Party-appointed experts occupy a position of growing importance in international arbitration. This is particularly evident in disputes involving a highly technical subject matter. For instance, where contracts deal with complex medical technology and machinery, parties may seek to buttress their respective cases by relying on accomplished, technically adept individuals’ testimony. However, like counsel, these experts may introduce an element of personal or professional conflict that could imperil the integrity of the tribunal. In such a situation, would a tribunal be competent to exclude an expert just as it would counsel?
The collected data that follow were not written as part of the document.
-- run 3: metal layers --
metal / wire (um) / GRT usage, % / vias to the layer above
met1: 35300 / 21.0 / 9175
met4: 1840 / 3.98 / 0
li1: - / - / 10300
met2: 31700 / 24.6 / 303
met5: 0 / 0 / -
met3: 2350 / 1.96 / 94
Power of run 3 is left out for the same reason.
--- src/rtl/dlr_fifo.sv ---
module dlr_fifo (
  input  logic          clk,
  input  logic          rst_n,
  input  logic          push,
  input  dlr_pkg::cmd_t push_cmd,
  output logic          full,
  input  logic          pop,
  output dlr_pkg::cmd_t head,
  output logic          empty
);
  import dlr_pkg::*;

  cmd_t       slot_r [2];
  logic       wr_ptr_r, wr_ptr_nxt;
  logic       rd_ptr_r, rd_ptr_nxt;
  logic [1:0] count_r, count_nxt;
  logic       do_push, do_pop;

  assign full    = (count_r == 2'd2);
  assign empty   = (count_r == 2'd0);
  assign head    = slot_r[rd_ptr_r];
  assign do_push = push && !full;
  assign do_pop  = pop && !empty;

  // Pointer and occupancy update.
  always_comb begin
    wr_ptr_nxt = do_push ? ~wr_ptr_r : wr_ptr_r;
    rd_ptr_nxt = do_pop ? ~rd_ptr_r : rd_ptr_r;
    count_nxt  = count_r + {1'b0, do_push} - {1'b0, do_pop};
  end

  always_ff @(posedge clk) begin
    if (!rst_n) begin
      wr_ptr_r <= 1'b0;
      rd_ptr_r <= 1'b0;
      count_r  <= '0;
    end else begin
      wr_ptr_r <= wr_ptr_nxt;
      rd_ptr_r <= rd_ptr_nxt;
      count_r  <= count_nxt;
    end
  end

  // Storage needs no reset.
  always_ff @(posedge clk) begin
    if (do_push) begin
      slot_r[wr_ptr_r] <= push_cmd;
    end
  end

endmodule
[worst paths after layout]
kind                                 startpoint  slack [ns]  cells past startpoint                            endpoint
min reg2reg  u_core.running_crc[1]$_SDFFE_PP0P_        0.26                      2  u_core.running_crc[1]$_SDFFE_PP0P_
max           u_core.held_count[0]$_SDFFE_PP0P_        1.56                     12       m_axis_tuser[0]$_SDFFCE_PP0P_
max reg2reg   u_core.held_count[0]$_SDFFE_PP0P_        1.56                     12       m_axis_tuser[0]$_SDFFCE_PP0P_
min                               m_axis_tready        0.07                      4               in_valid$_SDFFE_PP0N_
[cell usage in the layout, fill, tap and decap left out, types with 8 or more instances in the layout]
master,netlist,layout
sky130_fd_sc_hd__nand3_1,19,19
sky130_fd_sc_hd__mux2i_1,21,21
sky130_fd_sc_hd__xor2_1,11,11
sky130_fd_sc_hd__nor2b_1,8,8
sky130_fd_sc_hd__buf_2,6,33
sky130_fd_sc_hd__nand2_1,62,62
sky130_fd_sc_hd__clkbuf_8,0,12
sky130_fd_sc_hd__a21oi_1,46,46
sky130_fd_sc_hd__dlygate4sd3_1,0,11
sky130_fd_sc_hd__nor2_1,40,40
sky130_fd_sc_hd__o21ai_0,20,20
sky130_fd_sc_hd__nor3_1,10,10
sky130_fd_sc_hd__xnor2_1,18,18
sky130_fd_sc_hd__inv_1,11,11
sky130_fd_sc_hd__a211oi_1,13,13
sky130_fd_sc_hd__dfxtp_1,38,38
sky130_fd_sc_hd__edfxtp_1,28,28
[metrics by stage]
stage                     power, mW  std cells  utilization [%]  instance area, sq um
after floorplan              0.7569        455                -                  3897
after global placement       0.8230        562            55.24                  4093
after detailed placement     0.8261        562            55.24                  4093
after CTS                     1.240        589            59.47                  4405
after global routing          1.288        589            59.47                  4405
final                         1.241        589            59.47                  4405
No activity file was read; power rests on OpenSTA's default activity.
Broadly, three approaches may be taken to answer this question. First, those international tribunals possess an inherent power to exclude party-appointed experts. Second, that a tribunal could exercise its evidentiary powers to order such an exclusion. Finally, whether or not these experts qualify as “legal representatives” would have its own consequences for the purpose of exclusion. This blog will analyse these three propositions with specific regard to the provisions of the London Court of International Arbitration Rules of Arbitration, 2020 [“LCIA Rules”].
1. Do Tribunals Possess an Inherent Power to Exclude Party-Appointed Experts?
International arbitral tribunals possess certain inherent powers by virtue of their existence. In particular, the exercise of this inherent power to protect the integrity of arbitral proceedings is well recognised.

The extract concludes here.